貯留嚢胞は洞壁に付着したドーム状病変であり、通常は明らかな水平液面を作りません。一方で、急性副鼻腔炎などに伴う液体貯留では、air-fluid levelを認めることがあります。
| 所見 | 貯留嚢胞 | 粘液・液体貯留 |
|---|---|---|
| 形 | ドーム状 | 重力依存性、層状 |
| 液面 | 通常なし | 認めることがある |
| 位置 | 洞底・洞壁に付着 | 洞内に貯留 |
| 造影 | 内部増強なし | 内容物自体は増強なし |
貯留嚢胞と粘液嚢胞の違い
名前が似ているため混同されやすいですが、貯留嚢胞と粘液嚢胞は画像診断上、区別すべき病変です。
貯留嚢胞は、副鼻腔粘膜内の小嚢胞性病変であり、多くは副鼻腔の形を変えません。一方、粘液嚢胞は副鼻腔の排泄路閉塞により洞内に粘液が貯留し、慢性的に拡張する病変です。

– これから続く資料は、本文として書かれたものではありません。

## job 4978
// accel_display
module accel_display(
	input 		          		clk,         
	input 		          		reset_n,
	input 		     [1:0]		SW,
	input 		          		data_update,
	input 		     [15:0]		data_x,
	input 		     [15:0]		data_y,
	output		     [7:0]		HEX0,
	output		     [7:0]		HEX1,
	output		     [7:0]		HEX2,
	output		     [7:0]		HEX3,
	output		reg  [3:0]		VGA_B,
	output		reg  [3:0]		VGA_G,
	output		reg          	VGA_HS,
	output		reg  [3:0]		VGA_R,
	output		reg          	VGA_VS
);
	wire [32:0] smooth_outx, smooth_outy;
	reg  [9:0] pixel_x1, pixel_x2; 
	wire [9:0] x1, x2;
	reg  [9:0] pixel_y1, pixel_y2;
	wire [9:0] y1, y2;
	reg  [7:0] addr;
	wire [11:0] colors;
	reg  [0:0] en;
	reg  [0:0] en_q;
	reg  [9:0] count;
	wire [9:0]  col, row;
	reg  [3:0]   red, green, blue;
	wire  h_sync, v_sync;
	wire  disp_ena;
	smoothFilter x_axis (.clock(clk), .reset_n(reset_n), .enable(VGA_HS), .select(SW[1:0]), .data_x(data_x), 
	                     .data_update(data_update), .smooth_out(smooth_outx));
	smoothFilter y_axis (.clock(clk), .reset_n(reset_n), .enable(VGA_VS), .select(SW[1:0]), .data_x(data_y), 
	                     .data_update(data_update), .smooth_out(smooth_outy));
	BCDconvert BCD_x (.bin(count), .nothing(1'b0), .sign(HEX3), 
	                  .hunBCD(HEX2), .tenBCD(HEX1), .oneBCD(HEX0));
	always @(posedge clk) begin
		if (disp_ena == 1'b1) begin
			VGA_R <= red;
			VGA_B <= blue;
			VGA_G <= green;
		end else begin
			VGA_R <= 4'd0;
			VGA_B <= 4'd0;
			VGA_G <= 4'd0;
		end
		VGA_HS <= h_sync;
		VGA_VS <= v_sync;
	end
	vga_controller control (.pixel_clk(clk), .reset_n(reset_n), .h_sync (h_sync),
                           .v_sync(v_sync), .disp_ena(disp_ena), .column(col), .row(row));
	ram  memory (.clock(clk), .address(addr) , .data_out(colors));
	assign x1 = 10'd311 + smooth_outx[9:0];
  ...
For scale: about 530 flip-flops, ~83 I/O pins, roughly 35,000 sq um of cells after synthesis.
export LEC_CHECK = 0
export ABC_AREA = 1
export CAP_MARGIN = 5
export CORE_MARGIN = 2
export CORE_UTILIZATION = 72
export CTS_CLUSTER_DIAMETER = 227
export SETUP_SLACK_MARGIN = 2.72
export SLEW_MARGIN = 20
create_clock -name core_clock -period 10.6 [get_ports {clk}]
run.sh (not shown) runs the stock make flow with config.mk's settings and CLKGATE_MAP_FILE=.
Job 4978 did not finish: a tool error stopped it during 5_1_grt.
Edits applied to the flow inputs when going from job 4978 to job 6082:
==> flow/config.mk <==
export PLATFORM = sky130hd
export DESIGN_NAME = accel_display
export DESIGN_NICKNAME = accel_display
export VERILOG_FILES = /design/flow/design.v
export SDC_FILE = /design/flow/constraint.sdc
export NUM_CORES = 4
export LEC_CHECK = 0
export CAP_MARGIN = 20
export CORE_MARGIN = 2
export CORE_UTILIZATION = 40
export PLACE_DENSITY = 0.6
export SLEW_MARGIN = 20
==> flow/constraint.sdc <==
create_clock -name core_clock -period 20.0 [get_ports {clk}]
set_input_delay 4.0000 -clock core_clock [delete_from_list [all_inputs] [get_ports {clk}]]
set_output_delay 4.0000 -clock core_clock [all_outputs]
set_load 0.01 [all_outputs]
Notes after the runs:
Job 6082 closes out successfully: all stages finished, all timing, DRC and antenna checks passed. Changes observed in job 6082 relative to job 4978: vertical die size went up 33%, yosys-reported design area after synthesis went down 0.90%, synthesized cell count went down 20%, total instance count after detailed placement went down 336.
What job 9083 does differently from job 6082 at the input level:
diff --git a/flow/config.mk b/flow/config.mk
--- a/flow/config.mk
+++ b/flow/config.mk
@@ -6,7 +6,13 @@
 export NUM_CORES = 4
 export LEC_CHECK = 0
+export ABC_AREA = 1
 export CAP_MARGIN = 20
+export CELL_PAD_IN_SITES_GLOBAL_PLACEMENT = 3
 export CORE_MARGIN = 2
 export CORE_UTILIZATION = 40
-export PLACE_DENSITY = 0.6
+export GPL_ROUTABILITY_DRIVEN = 0
+export HOLD_SLACK_MARGIN = -0.06
+export MIN_ROUTING_LAYER = met2
+export PLACE_DENSITY_LB_ADDON = 0.28
+export SETUP_SLACK_MARGIN = 1.95
 export SLEW_MARGIN = 20
==> comparison <==
When job 9083 is set beside job 6082, its post-synthesis share of cell area spent on xor and xnor gates turns out to be 1.7 points smaller. Compared job 9083 vs job 6082, and power is up in job 9083. Job 9083 against job 6082: gate count of the mapped netlist increased by 25% relative to the old numbers; routed length on met1 decreased 100%. Relative to job 6082, share of cell area taken by muxes after synthesis has decreased by 14 points in job 9083.
Modified inputs, job 3619 compared to job 9083
diff --git a/flow/config.mk b/flow/config.mk
--- a/flow/config.mk
+++ b/flow/config.mk
@@ -10,9 +10,9 @@
 export CELL_PAD_IN_SITES_GLOBAL_PLACEMENT = 3
 export CORE_MARGIN = 2
-export CORE_UTILIZATION = 40
+export CORE_UTILIZATION = 33
+export CTS_CLUSTER_DIAMETER = 263
 export GPL_ROUTABILITY_DRIVEN = 0
 export HOLD_SLACK_MARGIN = -0.06
 export MIN_ROUTING_LAYER = met2
-export PLACE_DENSITY_LB_ADDON = 0.28
 export SETUP_SLACK_MARGIN = 1.95
 export SLEW_MARGIN = 20
[summary]
- The flow did not stop early for job 3619: all stages ran, and the layout cleared the timing, DRC and antenna checks.
- Against job 9083, job 3619 reports a ratio of routed vias to standard cells that is lower.
- Setup slack on job 3619 is behind job 9083.
- In job 3619, overall routing resource usage is lower than in job 9083.
- Total half-perimeter wirelength after legalization and detailed placement, job 9083 and job 3619, higher one = job 3619.
- Looking at start point of the critical path, the count[0] result is from job 3619; the count[1] one comes from job 9083.
- The minimum period implied by the final worst setup slack number comes out lower for job 9083 vs job 3619.
Power figures rest on the tool's default switching activity, not on a simulated workload.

そのため、粘液嚢胞では以下のような所見が問題になります。
- 副鼻腔の拡大
- 骨菲薄化
- 骨欠損
- 眼窩内や頭蓋内への圧排
- 周囲構造への影響
これらの所見を伴う場合は、単純な貯留嚢胞として扱わず、粘液嚢胞や腫瘍性病変を含めて慎重に評価する必要があります。
臨床的にはどう扱う?
典型的な副鼻腔貯留嚢胞で、無症状かつ骨破壊や洞拡大を伴わない場合、多くは臨床的意義が乏しく、積極的な治療を必要としません。
ただし、以下のような場合は耳鼻科的評価を考慮します。
- 顔面痛、鼻閉、後鼻漏などの症状がある
- 反復する副鼻腔炎を伴う
- 病変が大きく、自然口周囲に影響している可能性がある
- 骨破壊、洞拡大、不整な造影効果を伴う
- 腫瘍性病変との鑑別が問題になる
- 歯科インプラントや上顎洞底挙上術など、歯科処置前の評価で問題になる
参考文献
- Bal M, Berkiten G, Uyanık E. Mucous retention cysts of the paranasal sinuses. Hippokratia. 2014.

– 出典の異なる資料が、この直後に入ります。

v25:
## MODULE_STATIC_PROCESS
module MODULE_STATIC_PROCESS (
    input clk,
    input rst,
    input [3:0] state_info,
    input [11:0] read_from_aux,
    input [11:0] read_from_ram,
    output reg [11:0] write2aux,
    output reg [11:0] write2ram,
    output reg [9:0] write2aux_addr,
    output reg [9:0] read_from_aux_addr,
    output reg [18:0] write2ram_addr,
    output reg[18:0] read_from_ram_addr,
    output reg ena_write_ram,
    output done
);
reg [18:0] cnt;
reg done_;
assign done=done_;
reg [4:0] cnt_buffer;
reg [11:0] color_buffer;
reg [11:0] buffer;
reg [11:0] color_reduced;
reg [15:0] color_cnt_1;
reg [15:0] color_cnt_2;
reg [15:0] color_cnt_3;
reg [15:0] color_cnt_4;
reg [15:0] color_cnt_5;
reg [15:0] color_cnt_6;
reg [15:0] color_cnt_7;
reg [15:0] color_cnt_8;
reg [15:0] color_cnt_9;
reg [15:0] color_cnt_10;
reg [15:0] color_cnt_11;
reg [15:0] color_cnt_12;
reg [15:0] color_cnt_13;
reg [15:0] color_cnt_14;
  ...
==> flow/config.mk <==
export PLATFORM = sky130hd
export DESIGN_NAME = MODULE_STATIC_PROCESS
export DESIGN_NICKNAME = MODULE_STATIC_PROCESS
export VERILOG_FILES = /design/flow/design.v
export SDC_FILE = /design/flow/constraint.sdc
export NUM_CORES = 4
export LEC_CHECK = 0
export ABC_AREA = 0
export CAP_MARGIN = 20
export CORE_MARGIN = 2
export CORE_UTILIZATION = 72
export CTS_CLUSTER_DIAMETER = 178
export CTS_CLUSTER_SIZE = 98
export PLACE_DENSITY = 0.6
export SETUP_SLACK_MARGIN = 4.4
export SLEW_MARGIN = 20
export TNS_END_PERCENT = 5
==> flow/constraint.sdc <==
create_clock -name core_clock -period 15.2 [get_ports {clk}]
set_input_delay 3.0400 -clock core_clock [delete_from_list [all_inputs] [get_ports {clk}]]
set_output_delay 3.0400 -clock core_clock [all_outputs]
set_load 0.01 [all_outputs]
run.sh (not shown) runs the stock make flow with config.mk's settings and CLKGATE_MAP_FILE=.
v25: it failed during global routing (5_1_grt), and the tool reported GRT-0116.
The inputs of v30 differ from those of v25 as listed below.
# v25
export LEC_CHECK = 0
export ABC_AREA = 0
export CAP_MARGIN = 20
export CORE_MARGIN = 2
export CORE_UTILIZATION = 72
export CTS_CLUSTER_DIAMETER = 178
export CTS_CLUSTER_SIZE = 98
export PLACE_DENSITY = 0.6
export SETUP_SLACK_MARGIN = 4.4
export SLEW_MARGIN = 20
export TNS_END_PERCENT = 5
create_clock -name core_clock -period 15.2 [get_ports {clk}]
# v30
export LEC_CHECK = 0
export CAP_MARGIN = 20
export CORE_MARGIN = 2
export CORE_UTILIZATION = 40
export PLACE_DENSITY = 0.6
export SLEW_MARGIN = 20
create_clock -name core_clock -period 28.4 [get_ports {clk}]
==> results <==
- FAIL v25 @ global routing (5_1_grt): tool exited with error
- The final layout from v30, which completed every stage, passed the timing, DRC and antenna checks at the end of the flow.
- v30 has number of clock buffers inserted by TritonCTS above what v25 had.
- In the floorplan summary, v30 is listed with a die area greater than that of v25.
- Comparing v30 against v25, there is no change at all in cell area after synthesis.
- v30 against v25: count of instances resized after the clock tree is built decreased 211, pre-CTS worst setup slack increased 11080 ps, maximum level of the CTS H-tree increased 1.
- | chip height | v30 vs v25 | 34% higher |
Setup changes, v30 to v33
# v30
export LEC_CHECK = 0
export CAP_MARGIN = 20
export CORE_MARGIN = 2
export CORE_UTILIZATION = 40
export PLACE_DENSITY = 0.6
export SLEW_MARGIN = 20
create_clock -name core_clock -period 28.4 [get_ports {clk}]
# v33
export LEC_CHECK = 0
export CAP_MARGIN = 20
export CELL_PAD_IN_SITES_GLOBAL_PLACEMENT = 3
export CORE_ASPECT_RATIO = 1.09
export CORE_MARGIN = 2
export CORE_UTILIZATION = 40
export SLEW_MARGIN = 20
create_clock -name core_clock -period 23.9 [get_ports {clk}]
--- outcome ---
- Finished, but not clean: v33, with negative setup slack.
- NOTE: core utilization of the finished layout in v33 exceeds that of v30
- v33 vs v30 — path depth of the worst reg2reg path dropped by a few percent
- v33 gives less combinational share of cell area than v30 did.
- Comparing v33 and v30, tap cell count is higher on v30.
- Compared to v30, v33 shows a narrower setup margin.
- Summary of the comparison: number of vias in the routed layout is higher in v33, relative to v30.
#### Input delta (v37 over v33)
# v33
export LEC_CHECK = 0
export CAP_MARGIN = 20
export CELL_PAD_IN_SITES_GLOBAL_PLACEMENT = 3
export CORE_ASPECT_RATIO = 1.09
export CORE_MARGIN = 2
export CORE_UTILIZATION = 40
export SLEW_MARGIN = 20
create_clock -name core_clock -period 23.9 [get_ports {clk}]
# v37
export LEC_CHECK = 0
export ABC_AREA = 0
export CAP_MARGIN = 20
export CELL_PAD_IN_SITES_GLOBAL_PLACEMENT = 3
export CORE_ASPECT_RATIO = 1.09
export CORE_MARGIN = 2
export CORE_UTILIZATION = 30
export GPL_ROUTABILITY_DRIVEN = 0
export MAX_ROUTING_LAYER = met4
export SETUP_SLACK_MARGIN = 5.0
export SLEW_MARGIN = 5
export TNS_END_PERCENT = 30
create_clock -name core_clock -period 23.9 [get_ports {clk}]
==> results <==
- v37: complete, dirty (negative setup slack)
- Nothing crashed in v33 and all stages finished; the problem is that the final layout failed, the offending checks being negative setup slack.
- Compared with v33, in v37 global-route met2 utilization shrank by 6.1 points, largest fanout on the critical path shrank by 1, shortest clock period the worst path allows after layout shrank by 170 ps.
- In the flow results for v33 and v37, the final worst-path setup slack is smaller on v33.
- Lower combined buffer and inverter count along the critical path among v33 and v37: v33
- [v37] antenna cell count rose 2 relative to v33
- From v33 to v37 the numbers moved as follows: design area now larger.
Edits applied to the flow inputs when going from v37 to v52:
# v37
export LEC_CHECK = 0
export ABC_AREA = 0
export CAP_MARGIN = 20
export CELL_PAD_IN_SITES_GLOBAL_PLACEMENT = 3
export CORE_ASPECT_RATIO = 1.09
export CORE_MARGIN = 2
export CORE_UTILIZATION = 30
export GPL_ROUTABILITY_DRIVEN = 0
export MAX_ROUTING_LAYER = met4
export SETUP_SLACK_MARGIN = 5.0
export SLEW_MARGIN = 5
export TNS_END_PERCENT = 30
create_clock -name core_clock -period 23.9 [get_ports {clk}]
# v52
export LEC_CHECK = 0
export CAP_MARGIN = 20
export CORE_MARGIN = 2
export CORE_UTILIZATION = 37
export PLACE_DENSITY = 0.6
export SLEW_MARGIN = 20
create_clock -name core_clock -period 28.4 [get_ports {clk}]
==> comparison <==
The higher combined global-route utilization of all metal layers came out of v37. The die area of v52 was superior to that of v37. Apart from v37, each of v37 and v52 ends the flow with a layout that passes the timing, DRC and antenna checks. v37 had finished all stages when the layout checks came back failing, citing negative setup slack. Wire length in v52 is about 18% below v37. v52 has layout overhead on the synthesized area below what v37 had.

Starting RTL as in the previous note.
export LEC_CHECK = 0
export ABC_AREA = 1
export CAP_MARGIN = 0
export CORE_MARGIN = 2
export CORE_UTILIZATION = 72
export CTS_CLUSTER_DIAMETER = 157
export CTS_CLUSTER_SIZE = 98
export PLACE_DENSITY = 0.6
export SLEW_MARGIN = 20
export TNS_END_PERCENT = 5
create_clock -name core_clock -period 15.8 [get_ports {clk}]
The first run stopped in global routing.
Edit:
- ABC_AREA: 1 -> default
- CTS_CLUSTER_DIAMETER: 157 -> default
- CTS_CLUSTER_SIZE: 98 -> default
- TNS_END_PERCENT: 5 -> default
- clock period: 15.8 -> 12.1 ns (I/O delays scaled with it)
After rerunning: The new run died in clock tree synthesis. Die area climbs by a few percent. Synthesized cell count fell by roughly a tenth. Area after synthesis grows by a few percent.
Edit:
- CAP_MARGIN: 0 -> 20
- CORE_UTILIZATION: 72 -> 8
- clock period: 12.1 -> 45.6 ns (I/O delays scaled with it)
What happened: With this change the flow completed without violations. Synthesized cell count does not change. Die size climbs to 8.8 times its value. Synthesized area is unchanged.

== run 1 ==
MODULE_STATIC_PROCESS again, from the RTL that the note above started with.
Settings: LEC_CHECK=0, ABC_AREA=1, CAP_MARGIN=20, CELL_PAD_IN_SITES_GLOBAL_PLACEMENT=0, CORE_MARGIN=2, CORE_UTILIZATION=67, CTS_CLUSTER_SIZE=56, GPL_TIMING_DRIVEN=1, MIN_ROUTING_LAYER=met1, PLACE_DENSITY=0.6, SLEW_MARGIN=20; clock period 25.0 ns.
Although run 1 finished all stages, its layout failed final checks on negative setup slack.
Changes in run 2 relative to run 1:
- CORE_UTILIZATION changed from 67 to 72
- CTS_CLUSTER_SIZE removed (was 56)
- GPL_TIMING_DRIVEN removed (was 1)
- CELL_PAD_IN_SITES_GLOBAL_PLACEMENT removed (was 0)
- MIN_ROUTING_LAYER removed (was met1)
- the clock period (ns, I/O delays scaled along) changed from 25.0 to 41.1
Notes after the runs:
Run 2 finished every step from synthesis to the final layout, and the layout passed the timing, DRC and antenna checks. The setup skew after layout in run 2 sits 0.0087 ns below the value recorded for run 1. Run 2 vs run 1, global-route usage over all layers went up by 6.5 points. Sort run 2 and run 1 by buffer-and-inverter tally for the worst setup path, ascending, and run 2 comes first. Cmp run 2 vs run 1: number of global-route vias before repair higher in run 2. Utilization run 1 -> run 2: down. Compared with run 1, in run 2 largest net degree at the start of global routing rose about 12%; routed wire length lower; violation count after the first detailed-routing iteration moved up; total via count after detailed routing fell by about 2%. Of run 2 and run 1, the higher post-CTS setup buffer count belongs to run 1.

- Hansen AG, Helvik AS, Nordgård S, et al. Incidental findings in MRI of the paranasal sinuses in adults. BMC Ear Nose Throat Disord. 2014.
- Ali AHA, et al. Incidental detection of paranasal sinuses abnormalities on CT imaging of the head in Saudi adult population. 2022.
- Orlandi RR, et al. Sinus Radiological Findings in General Asymptomatic Populations: A Systematic Review. Otolaryngol Head Neck Surg. 2021.
- Radiopaedia. Paranasal sinus retention cyst.